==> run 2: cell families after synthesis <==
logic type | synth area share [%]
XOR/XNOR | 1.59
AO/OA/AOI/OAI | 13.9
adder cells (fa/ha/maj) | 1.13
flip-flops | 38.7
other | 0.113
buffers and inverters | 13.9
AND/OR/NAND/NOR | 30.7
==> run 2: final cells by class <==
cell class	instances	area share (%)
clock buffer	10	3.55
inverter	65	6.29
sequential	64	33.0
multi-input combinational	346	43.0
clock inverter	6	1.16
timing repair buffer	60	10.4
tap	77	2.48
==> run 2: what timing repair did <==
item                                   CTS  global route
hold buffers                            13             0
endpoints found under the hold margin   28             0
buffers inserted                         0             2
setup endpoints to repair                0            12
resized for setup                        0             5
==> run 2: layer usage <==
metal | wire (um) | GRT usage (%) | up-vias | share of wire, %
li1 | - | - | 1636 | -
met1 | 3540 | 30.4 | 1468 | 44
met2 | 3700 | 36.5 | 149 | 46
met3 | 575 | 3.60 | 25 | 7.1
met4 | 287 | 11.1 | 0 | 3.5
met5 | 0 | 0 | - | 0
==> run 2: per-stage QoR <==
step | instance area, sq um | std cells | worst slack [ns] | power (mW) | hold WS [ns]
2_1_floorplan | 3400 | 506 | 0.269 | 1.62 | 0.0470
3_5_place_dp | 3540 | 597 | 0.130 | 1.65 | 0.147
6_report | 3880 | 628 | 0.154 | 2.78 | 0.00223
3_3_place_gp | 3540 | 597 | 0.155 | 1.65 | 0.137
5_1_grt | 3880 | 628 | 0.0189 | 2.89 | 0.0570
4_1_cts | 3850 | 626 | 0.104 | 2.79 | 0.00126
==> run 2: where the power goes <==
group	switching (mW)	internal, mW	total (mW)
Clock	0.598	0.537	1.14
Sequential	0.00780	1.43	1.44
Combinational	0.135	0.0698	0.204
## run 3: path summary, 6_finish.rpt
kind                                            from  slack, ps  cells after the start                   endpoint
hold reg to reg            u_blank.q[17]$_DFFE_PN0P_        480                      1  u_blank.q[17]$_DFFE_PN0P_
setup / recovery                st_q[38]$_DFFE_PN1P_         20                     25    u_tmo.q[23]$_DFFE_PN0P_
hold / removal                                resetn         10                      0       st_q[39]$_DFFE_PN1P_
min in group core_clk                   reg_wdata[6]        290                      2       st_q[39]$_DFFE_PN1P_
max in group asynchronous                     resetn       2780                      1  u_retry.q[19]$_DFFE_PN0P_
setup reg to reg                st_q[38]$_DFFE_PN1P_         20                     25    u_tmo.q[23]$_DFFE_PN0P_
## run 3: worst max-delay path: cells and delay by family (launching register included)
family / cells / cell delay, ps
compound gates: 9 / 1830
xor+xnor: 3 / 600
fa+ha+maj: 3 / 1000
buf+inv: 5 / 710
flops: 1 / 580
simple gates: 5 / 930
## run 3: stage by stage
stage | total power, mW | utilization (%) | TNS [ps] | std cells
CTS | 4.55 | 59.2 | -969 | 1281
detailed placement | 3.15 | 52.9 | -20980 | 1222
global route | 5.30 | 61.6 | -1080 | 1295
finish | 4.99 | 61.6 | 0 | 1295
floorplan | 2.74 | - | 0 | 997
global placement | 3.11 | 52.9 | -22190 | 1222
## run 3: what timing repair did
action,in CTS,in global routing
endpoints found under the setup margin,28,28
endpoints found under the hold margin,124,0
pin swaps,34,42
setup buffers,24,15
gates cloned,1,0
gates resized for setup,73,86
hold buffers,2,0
## src/spi_port_pkg.sv

```systemverilog
// Shared constants and types of the serial peripheral port
package spi_port_pkg;

	// Bus geometry
	localparam int APB_ADDR_W = 8;
	localparam int APB_DATA_W = 32;

	// Register byte addresses
	localparam logic [7:0] ADDR_CONTROL    = 8'h00;
	localparam logic [7:0] ADDR_DATA       = 8'h04;
	localparam logic [7:0] ADDR_STATUS     = 8'h08;
	localparam logic [7:0] ADDR_INT_ENABLE = 8'h0c;

	// Control register fields
	localparam int CTL_IGNORE_SS = 7;
	localparam int CTL_ENABLE    = 6;
	localparam int CTL_ORDER     = 5;
	localparam int CTL_ROLE      = 4;
	localparam int CTL_POLARITY  = 3;
	localparam int CTL_PHASE     = 2;
	localparam int CTL_RATE_HI   = 1;
	localparam int CTL_RATE_LO   = 0;

	// Status and interrupt enable fields
	localparam int STAT_DONE  = 7;
	localparam int STAT_COLL  = 6;
	localparam int INT_PORT   = 0;
	localparam int INT_GLOBAL = 1;

	// Values after reset
	localparam logic [7:0] CONTROL_RESET = 8'h00;
	localparam logic [7:0] DATA_RESET    = 8'h00;
	localparam logic [1:0] INT_EN_RESET  = 2'h0;

	// Serial clock dividers and their half periods
	localparam int RATE_DIV_0 = 4;
	localparam int RATE_DIV_1 = 16;
	localparam int RATE_DIV_2 = 64;
	localparam int RATE_DIV_3 = 128;
	localparam int HALF_W     = 7;
	localparam logic [HALF_W-1:0] HALF_RATE_0 = HALF_W'(RATE_DIV_0 / 2);
	localparam logic [HALF_W-1:0] HALF_RATE_1 = HALF_W'(RATE_DIV_1 / 2);
	localparam logic [HALF_W-1:0] HALF_RATE_2 = HALF_W'(RATE_DIV_2 / 2);
	localparam logic [HALF_W-1:0] HALF_RATE_3 = HALF_W'(RATE_DIV_3 / 2);

	// Throughput target and the core clock
	localparam int CLK_HZ          = 25000000;
	localparam int MAX_RATE_BPS    = 3000000;
	localparam int MAX_RATE_CYCLES = CLK_HZ / MAX_RATE_BPS;

	// Byte length
	localparam logic [3:0] BITS_PER_BYTE = 4'h8;

	// Transfer engine states
	typedef enum logic [1:0] {
		ST_IDLE   = 2'b00,
		ST_MASTER = 2'b01,
		ST_SLAVE  = 2'b10
	} xfer_state_type;

endpackage

```

## src/rate_if.sv

```systemverilog
// Link between the transfer engine and the serial clock divider
`timescale 1ns/1ps
interface rate_if;
	logic [1:0] rateSel;
	logic       run;
	logic       tick;

	modport divider (input rateSel, input run, output tick);
	modport engine (output rateSel, output run, input tick);
endinterface

```

## src/spi_master_slave_port.sv

```systemverilog
// Serial peripheral port, master or slave, with APB register access
`timescale 1ns/1ps

module spi_master_slave_port (
	// System
	input  wire logic                                  mclk,
	input  wire logic                                  reset_n,
	// APB slave
	input  wire logic [spi_port_pkg::APB_ADDR_W-1:0]   paddr,
	input  wire logic                                  psel,
	input  wire logic                                  penable,
	input  wire logic                                  pwrite,
	input  wire logic [spi_port_pkg::APB_DATA_W-1:0]   pwdata,
	output logic      [spi_port_pkg::APB_DATA_W-1:0]   prdata,
	output logic                                       pready,
	output logic                                       pslverr,
	// Serial clock pin
	input  wire logic                                  sclkIn,
	output logic                                       sclkOut,
	output logic                                       sclkOeN,
	// Master out, slave in pin
	input  wire logic                                  mosiIn,
	output logic                                       mosiOut,
	output logic                                       mosiOeN,
	// Master in, slave out pin
	input  wire logic                                  misoIn,
	output logic                                       misoOut,
	output logic                                       misoOeN,
	// Slave select pin, input only
	input  wire logic                                  ssIn,
	// Interrupt request
	output logic                                       portIrq
);
	import spi_port_pkg::*;

	typedef struct packed {
		logic [7:0]     control;
		logic [7:0]     shifter;
		logic [7:0]     rxBuf;
		logic [7:0]     rdData;
		logic [1:0]     intEnable;
		logic           doneFlag;
		logic           collFlag;
		xfer_state_type state;
		logic [3:0]     bitCount;
		logic           sampleBit;
		logic           sclkLevel;
		logic           sclkPrev;
	} port_state_type;

	port_state_type cur;
	port_state_type next;
	logic [1:0]     rstSync;
	logic           rstN;
	logic           enabled;
	logic           isMaster;
	logic           ignoreSs;
	logic           lsbFirst;
	logic           polarity;
	logic           phase;
	logic           busy;
	logic           selectedSlave;
	logic           modeChange;
	logic           masterToggle;
	logic           slaveChange;
	logic           leadEdge;
	logic           trailEdge;
	logic           sampleEdge;
	logic           shiftEdge;
	logic           inBit;
	logic           outBit;
	logic           finish;
	logic           wrAccess;
	logic           rdSetup;
	logic           mapped;
	logic           wrData;
	logic           startMaster;

	rate_if rateLink();

	spi_rate_divider divider (
		.mclk (mclk),
		.rstN (rstN),
		.rate (rateLink)
	);

	// Reset released through two flops so every flop leaves reset on the same edge
	always_ff @(posedge mclk or negedge reset_n) begin
		if (!reset_n) begin
			rstSync <= 2'h0;
		end else begin
			rstSync <= {rstSync[0], 1'b1};
		end
	end
	assign rstN = rstSync[1];

	// Control field views
	assign enabled  = cur.control[CTL_ENABLE];
	assign isMaster = cur.control[CTL_ROLE];
	assign ignoreSs = cur.control[CTL_IGNORE_SS];
	assign lsbFirst = cur.control[CTL_ORDER];
	assign polarity = cur.control[CTL_POLARITY];
	assign phase    = cur.control[CTL_PHASE];
	assign busy     = cur.state != ST_IDLE;

	// Selection and mode change from the SS pin
	assign selectedSlave = enabled & !isMaster & (ignoreSs | !ssIn);
	assign modeChange    = enabled & isMaster & !ignoreSs & !ssIn;

	// Clock edges: generated locally as master, observed on the pin as slave
	assign masterToggle = rateLink.tick & (cur.state == ST_MASTER);
	assign slaveChange  = selectedSlave & (sclkIn != cur.sclkPrev);
	assign leadEdge  = masterToggle ? (cur.sclkLevel == polarity) : (slaveChange & (sclkIn != polarity));
	assign trailEdge = masterToggle ? (cur.sclkLevel != polarity) : (slaveChange & (sclkIn == polarity));
	assign sampleEdge = phase ? trailEdge : leadEdge;
	assign shiftEdge  = (phase ? leadEdge : trailEdge) & (cur.bitCount != 4'h0);

	// Data in from the far end, data out from the shifter end chosen by order
	assign inBit  = isMaster ? misoIn : mosiIn;
	assign outBit = lsbFirst ? cur.shifter[0] : cur.shifter[7];

	// APB decode; setup cycle captures read data so prdata comes from a flop
	assign wrAccess = psel & penable & pwrite;
	assign rdSetup  = psel & !penable & !pwrite;
	assign mapped   = (paddr == ADDR_CONTROL) | (paddr == ADDR_DATA) |
	                  (paddr == ADDR_STATUS) | (paddr == ADDR_INT_ENABLE);
	assign wrData   = wrAccess & (paddr == ADDR_DATA);
	assign startMaster = wrData & !busy & enabled & isMaster & !modeChange;

	// Shift one bit into the byte at the end that order selects
	function automatic logic [7:0] shift_in(input logic [7:0] value, input logic bitIn, input logic lsb);
		logic [7:0] result;
		result = lsb ? {bitIn, value[7:1]} : {value[6:0], bitIn};
		return result;
	endfunction

	// Next state of the whole port
	always_comb begin
		next = cur;
		finish = 1'b0;

		// Register writes first, so hardware sets below win over a write-one clear
		if (wrAccess) begin
			case (paddr)
				ADDR_CONTROL: begin
					next.control = pwdata[7:0];
				end
				ADDR_STATUS: begin
					if (pwdata[STAT_DONE]) begin
						next.doneFlag = 1'b0;
					end
					if (pwdata[STAT_COLL]) begin
						next.collFlag = 1'b0;
					end
				end
				ADDR_INT_ENABLE: begin
					next.intEnable = pwdata[1:0];
				end
				ADDR_DATA: begin
					if (!busy) begin
						next.shifter = pwdata[7:0];
					end
				end
				default: begin
					next.control = cur.control;
				end
			endcase
		end

		// A write on an idle enabled master launches one byte
		if (startMaster) begin
			next.state = ST_MASTER;
			next.bitCount = 4'h0;
		end

		// Slave becomes busy on the first leading edge while selected
		if (leadEdge && !masterToggle && cur.state == ST_IDLE) begin
			next.state = ST_SLAVE;
		end

		// Master clock toggles once per half bit; idle rests at the chosen level
		if (masterToggle) begin
			next.sclkLevel = !cur.sclkLevel;
		end else if (cur.state == ST_IDLE) begin
			next.sclkLevel = polarity;
		end
		next.sclkPrev = sclkIn;

		// Sampling edge latches the incoming bit; with phase set the last one ends the byte
		if (sampleEdge) begin
			next.sampleBit = inBit;
			next.bitCount = cur.bitCount + 4'h1;
			if (phase && cur.bitCount == BITS_PER_BYTE - 4'h1) begin
				next.shifter = shift_in(cur.shifter, inBit, lsbFirst);
				finish = 1'b1;
			end
		end

		// Shifting edge moves the latched bit in and presents the next outgoing bit
		if (shiftEdge) begin
			next.shifter = shift_in(cur.shifter, cur.sampleBit, lsbFirst);
			if (!phase && cur.bitCount == BITS_PER_BYTE) begin
				finish = 1'b1;
			end
		end

		// Completed byte goes to the read buffer, dropping any unread one
		if (finish) begin
			next.rxBuf = next.shifter;
			next.doneFlag = 1'b1;
			next.state = ST_IDLE;
			next.bitCount = 4'h0;
		end

		// Deselect or disable abandons a partial byte without raising done
		if ((cur.state == ST_SLAVE && !selectedSlave) || !enabled) begin
			next.state = ST_IDLE;
			next.bitCount = 4'h0;
		end

		// Another master pulls SS low: fall back to slave and report it
		if (modeChange) begin
			next.control[CTL_ROLE] = 1'b0;
			next.doneFlag = 1'b1;
			next.state = ST_IDLE;
			next.bitCount = 4'h0;
		end

		// Byte in flight keeps going; the colliding byte was never loaded
		if (wrData && busy) begin
			next.collFlag = 1'b1;
		end

		// Read data captured in the setup cycle; unmapped reads give zero
		if (rdSetup) begin
			case (paddr)
				ADDR_CONTROL:    next.rdData = cur.control;
				ADDR_DATA:       next.rdData = cur.rxBuf;
				ADDR_STATUS:     next.rdData = {cur.doneFlag, cur.collFlag, 6'h00};
				ADDR_INT_ENABLE: next.rdData = {6'h00, cur.intEnable};
				default:         next.rdData = 8'h00;
			endcase
		end
	end

	always_ff @(posedge mclk or negedge rstN) begin
		if (!rstN) begin
			cur <= '{control: CONTROL_RESET, shifter: DATA_RESET, rxBuf: DATA_RESET,
			         rdData: 8'h00, intEnable: INT_EN_RESET, doneFlag: 1'b0,
			         collFlag: 1'b0, state: ST_IDLE, bitCount: 4'h0,
			         sampleBit: 1'b0, sclkLevel: 1'b0, sclkPrev: 1'b0};
		end else begin
			cur <= next;
		end
	end

	// Divider runs only while the master shifts
	assign rateLink.rateSel = cur.control[CTL_RATE_HI:CTL_RATE_LO];
	assign rateLink.run     = cur.state == ST_MASTER;

	// Bus answers with no wait state; unmapped accesses flag an error
	assign prdata  = {24'h000000, cur.rdData};
	assign pready  = 1'b1;
	assign pslverr = psel & penable & !mapped;

	// Pin drivers: enables are low while driving, all released when disabled
	assign sclkOut = cur.sclkLevel;
	assign sclkOeN = !(enabled & isMaster);
	assign mosiOut = outBit;
	assign mosiOeN = !(enabled & isMaster);
	assign misoOut = outBit;
	assign misoOeN = !selectedSlave;

	// Interrupt needs both the port and the global enable
	assign portIrq = cur.doneFlag & cur.intEnable[INT_PORT] & cur.intEnable[INT_GLOBAL];
endmodule

```

## src/spi_rate_divider.sv

```systemverilog
// Half-bit enable pulse generator for the master serial clock
`timescale 1ns/1ps
module spi_rate_divider (
	// System
	input  wire logic mclk,
	input  wire logic rstN,
	// Engine side
	rate_if.divider   rate
);
	import spi_port_pkg::*;

	typedef struct packed {
		logic [HALF_W-1:0] count;
		logic              tick;
	} div_state_type;

	div_state_type            cur;
	div_state_type            next;
	logic          [HALF_W-1:0] halfCount;

	// Half period per rate field value
	always_comb begin
		case (rate.rateSel)
			2'h0:    halfCount = HALF_RATE_0;
			2'h1:    halfCount = HALF_RATE_1;
			2'h2:    halfCount = HALF_RATE_2;
			2'h3:    halfCount = HALF_RATE_3;
			default: halfCount = HALF_RATE_0;
		endcase
	end

	// Counter restarts whenever the engine stops, so each byte begins on a full half bit
	always_comb begin
		next = cur;
		next.tick = 1'b0;
		if (!rate.run) begin
			next.count = '0;
		end else if (cur.count == halfCount - HALF_W'(1)) begin
			next.count = '0;
			next.tick = 1'b1;
		end else begin
			next.count = cur.count + HALF_W'(1);
		end
	end

	always_ff @(posedge mclk or negedge rstN) begin
		if (!rstN) begin
			cur <= '0;
		end else begin
			cur <= next;
		end
	end

	assign rate.tick = cur.tick & rate.run;
endmodule

```

## config.mk

```make
export PLATFORM = sky130hd
export DESIGN_NAME = spi_master_slave_port
export DESIGN_NICKNAME = d
export VERILOG_FILES = /design/src/spi_port_pkg.sv /design/src/rate_if.sv /design/src/spi_master_slave_port.sv /design/src/spi_rate_divider.sv
export SDC_FILE = /design/constraint.sdc
export NUM_CORES = 1
export LEC_CHECK = 0
export BUFFER_PORTS_ARGS = -buffer_cell sky130_fd_sc_hd__buf_2
export CAP_MARGIN = 20
export CORE_MARGIN = 2
export CORE_UTILIZATION = 35
export CTS_CLUSTER_SIZE = 12
export DETAILED_ROUTE_END_ITERATION = 10
export MAX_ROUTING_LAYER = met4
export SLEW_MARGIN = 40
export SYNTH_ARGS = -nofsm -noshare
export SYNTH_HDL_FRONTEND = slang
export SYNTH_SLANG_ARGS = --single-unit
```

## constraint.sdc

```tcl
create_clock -name mclk -period 1.49 [get_ports mclk]
set_input_delay 0 -clock mclk [delete_from_list [all_inputs] [get_ports mclk]]
set_output_delay 0 -clock mclk [all_outputs]
set_load 0.1 [all_outputs]
```

==> flow_metrics.tcl, run 1 <==
set metrics [dict create \
    synth_ff_type "dfrtp_1" \
    fin_nets 504 \
    antenna_found_initial 0 \
    synth_area_mm2 0.00343 \
    cts-root-buf "clkbuf_8" \
    nFillCells 918 \
    synth_top_area_share 0.402 \
    avgSynthCellArea_um2 9.65 \
    crit_path_end_kind "flip-flop" \
    synth-seq-cells 55 \
    violations "setup timing" \
    crit_start "cur[8]" \
    post-route-util 0.482 \
    start_kind "flip-flop" \
    leakagePower_nw 2.20 \
    arrival_ns 2.24 \
    drtPass1Iterations 4 \
    synthTopCellsByArea "dfrtp_1, mux2i_1, buf_4, mux2_2, a31oi_1" \
    via_per_inst 5.01 \
    cp_num_buf_inv 0 \
    grt_max_degree 28 \
    hold_path_depth 2 \
    drc 0 \
    slew_viol_final 0 \
    yosysSeqAreaShare 0.402 \
    final_cell_count_no_fill 585 \
    hp-start "sclkIn" \
    worstSetupPathType "flip-flop to flip-flop" \
    vias 2933 \
    syn_inst 355 \
    async_flop_share 1.00 \
    powerDensity_mw_per_mm2 647 \
    drtAntennaViolNets 0 \
    dpl.hpwl_um 6800 \
    worstRegToRegCells 5 \
    reg2reg_to "cur[5]" \
    die_area_mm2 0.0106 \
    synthToLayoutAreaGrowth_pct 35.7 \
    synth_edf_count 0 \
    die_h_um 103 \
    seq_area_mm2 0.00138 \
    die_w_um 103 \
    critPathTopFamily "simple AND/OR/NAND/NOR gates" \
    synth_common_cells "dfrtp_1, buf_4, mux2i_1" \
    cts_buffer_depth 2 \
    routed_wl_um 9100 \
    grt_pass1_vias 2945 \
    period_share 1.36 \
    rows 36 \
    design.core.area_mm2 0.00964 \
    hold_viol 0 \
    io_buffers 40 \
    dp.cells 559 \
    r2r-start "cur[8]" \
    setup_viol 32 \
    post_drt_wl_per_cell_um 15.5 \
    critPathSlowestCell "or4b_1" \
    clock_latency_ns 0.32 \
    yosys_warnings 0 \
    grt_pass1_wl_um 14800 \
    fmax_mhz 493 \
    r2r_slack_ns -0.54 \
    start_util 0.355 \
    worst_slack_ns -0.540 \
    clk_pin_slew_ns 0.11 \
    drt_iter0_markers 133 \
    cts_num_sinks 55 \
    required_ns 1.70 \
    cp_max_fo 5 \
    ys_types 58 \
    multi_input_area_mm2 0.00203 \
    io_pins 90 \
    vdd_drop_max_v 0.000559 \
    holdCritPathClass "primary input to flip-flop" \
    holdPathEnd "cur[0]" \
    grt_usage 0.186 \
    h-tree-depth 2 \
    max_stage_delay_ns 0.50 \
    path_cells "or4b_1, or4_4, or2_4, a32oi_1, a31oi_1" \
    yosysMostFrequentCell "dfrtp_1" \
    skew_ns 0.0138 \
    grt-ovfl-total 0 \
    cap_viol_max_count 0 \
    outcome "finished with violations" \
    rsz0062_at_grt "yes" \
    numCtsBuffers 5 \
    synth_top_area_cell "dfrtp_1" \
    antenna_cells 0 \
    place_congestion 0.841 \
    cts_tree "built" \
    period_needed_ns 2.03 \
    drive_gt1_frac 0.396 \
]
final cells by class:
cell class	instances	share of cell area
sequential	55	0.297
tap	133	0.0358
clock inverter	3	0.00511
timing repair buffer	119	0.202
inverter	11	0.00888
clock buffer	5	0.0148
multi-input combinational	259	0.437
stage by stage:
step / area, um2 / setup TNS (ns) / setup WS [ns] / total power, W / hold slack (ns)
floorplan: 3620 / -12.99 / -0.564 / 0.00202 / -0.296
global placement: 4130 / -12.89 / -0.487 / 0.00209 / -0.213
detailed placement: 4130 / -13.69 / -0.533 / 0.00209 / -0.210
CTS: 4570 / -9.48 / -0.534 / 0.00302 / 0.0215
global route: 4650 / -12.23 / -0.592 / 0.00313 / 0.0240
finish: 4650 / -9.75 / -0.540 / 0.00301 / 0.0271
registers in the layout, summed over array words and instances, names as in the netlist:
| register | flops |
|---|---|
| cur | 36 |
| sclkOut | 1 |
| prdata | 8 |
| rstSync | 2 |
| divider.cur | 8 |
power breakdown:
group	internal, W	switching (W)	leakage (nW)
Combinational	0.000149	0.000439	1.42
Clock	0.000338	0.000552	0.0408
Sequential	0.00151	0.0000232	0.743
worst register-to-register path: stages, from the launching register on:
cell and delay, ns:
dfrtp_1 0.42, or4b_1 0.50, or4_4 0.47, or2_4 0.28
a32oi_1 0.18, a31oi_1 0.09
cell usage in the layout, fill, tap and decap left out, types with 3 or more instances in the layout:
cell | netlist | layout
nand3b_1 | 3 | 3
dfrtp_1 | 55 | 53
dlygate4sd3_1 | 0 | 9
buf_2 | 5 | 36
mux2_4 | 0 | 6
clkbuf_8 | 0 | 5
nor2_1 | 20 | 16
a21oi_1 | 15 | 14
xor2_1 | 4 | 3
xnor2_1 | 6 | 5
nand2b_1 | 4 | 4
or3_1 | 6 | 5
o211ai_1 | 4 | 4
a31oi_1 | 17 | 16
conb_1 | 2 | 26
buf_4 | 37 | 58
or2_4 | 1 | 4
mux2i_1 | 31 | 29
nor3b_1 | 5 | 4
inv_1 | 11 | 10
buf_12 | 0 | 6
and3_1 | 7 | 5
nand3_1 | 10 | 10
buf_6 | 2 | 10
o21ai_0 | 16 | 14
nand2_1 | 21 | 18
mux2_2 | 12 | 6
metal layers:
layer | track usage | vias up | wire length [um]
met1 | 0.242 | 1445 | 4130
li1 | - | 1409 | -
met5 | - | - | 0
met3 | 0.0217 | 12 | 251
met2 | 0.302 | 67 | 4530
met4 | 0.0587 | 0 | 191
what timing repair did:
action                                  in CTS  in global routing
gates resized for setup                     46                 14
hold buffers                                 9                  0
pin swaps                                   17                 14
buffers inserted                             7                  5
endpoints found under the setup margin      35                 39
endpoints found under the hold margin       12                  0
cloned                                       0                  0
worst max-delay path by stage:
stage / endpoint / depth (start not counted)
after CTS: cur[5] / 5
after detailed placement: cur[5] / 5
after global placement: cur[5] / 5
after floorplan: cur[30] / 6
after global routing: cur[5] / 5
final: cur[5] / 5
logic make-up after synthesis:
kind of cell,share of synthesized area
compound gates,0.141
xor+xnor,0.0256
fa+ha+maj,0.0146
buf+inv,0.118
flops,0.402
mux,0.130
other cells,0.00219
simple gates,0.167
No activity file was read; power rests on OpenSTA's default activity.
==> run 2, diff against run 1 <==
--- a/config.mk
+++ b/config.mk
@@ -5,7 +5,7 @@
 export SDC_FILE = /design/constraint.sdc
 export NUM_CORES = 1
 export LEC_CHECK = 0
-export BUFFER_PORTS_ARGS = -buffer_cell sky130_fd_sc_hd__buf_2
+export BUFFER_PORTS_ARGS = -buffer_cell sky130_fd_sc_hd__buf_4
 export CAP_MARGIN = 20
 export CORE_MARGIN = 2
 export CORE_UTILIZATION = 35
==> flow_metrics.tcl, run 2 (synthesis results as in run 1) <==
set metrics [dict create \
    top_register "cur" \
    place_congestion 0.871 \
    dp_slack_ns -0.546 \
    r2r-start "cur[8]" \
    drive_gt1_frac 0.413 \
    grt-ovfl-total 0 \
    arrival_ns 2.24 \
    die_w_um 103 \
    grt_pass1_vias 2951 \
    holdCritPathClass "primary input to flip-flop" \
    h-tree-depth 2 \
    r2r_slack_ns -0.56 \
    period_share 1.38 \
    violations "setup timing" \
    drtPass1Iterations 4 \
    hp-start "pwdata[4]" \
    design.core.area_mm2 0.00964 \
    io_buffers 40 \
    die_h_um 103 \
    leakagePower_nw 2.22 \
    start_util 0.355 \
    holdPathEnd "cur[41]" \
    setup_viol 36 \
    drtAntennaViolNets 0 \
    vdd_drop_max_v 0.000411 \
    antenna_cells 0 \
    cts_buffer_depth 2 \
    cap_viol_max_count 0 \
    synthToLayoutAreaGrowth_pct 39.5 \
    slew_viol_final 0 \
    final_cell_mix "buf_4, dfrtp_1, mux2i_1, conb_1, nand2_1" \
    required_ns 1.68 \
    via_per_inst 4.95 \
    worstRegToRegCells 5 \
    drt_iter0_markers 155 \
    outcome "finished with violations" \
    grt_pass1_wl_um 14900 \
    drc 0 \
    hold_path_depth 3 \
    rows 36 \
    final_common_cell "buf_4" \
    cp_max_fo 5 \
    clock_latency_ns 0.30 \
    worst_slack_ns -0.561 \
    rsz0062_at_grt "yes" \
    numCtsBuffers 5 \
    fmax_mhz 488 \
    cts-root-buf "clkbuf_8" \
    worstSetupPathType "flip-flop to flip-flop" \
    fin_nets 514 \
    crit_path_end_kind "flip-flop" \
    start_kind "flip-flop" \
    post_drt_wl_per_cell_um 15.2 \
    reg2reg_to "cur[5]" \
    vias 2946 \
    routed_wl_um 9060 \
    cts_num_sinks 55 \
    grt_usage 0.185 \
    largest_register_ffs 36 \
    powerDensity_mw_per_mm2 616 \
    antenna_found_initial 0 \
    dpl.hpwl_um 6730 \
    die_area_mm2 0.0106 \
    cts_tree "built" \
    grt_max_degree 29 \
    hold_viol 0 \
    post-route-util 0.496 \
    clk_pin_slew_ns 0.10 \
    skew_ns 0.00929 \
    io_pins 90 \
    period_needed_ns 2.05 \
]
[run 2: cell count changes in the layout (fill, tap and decap cells not counted), moves of 5 or more]
| cell | delta |
|---|---|
| buf_2 | -36 |
| buf_4 | +44 |
| nor2_1 | -5 |
| nor2_2 | +6 |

== == ==

TASK INSTRUCTIONS ▸
What is the number of lines in the data that include the word "resetn"? State only that number.

ANSWER BELOW ▸
2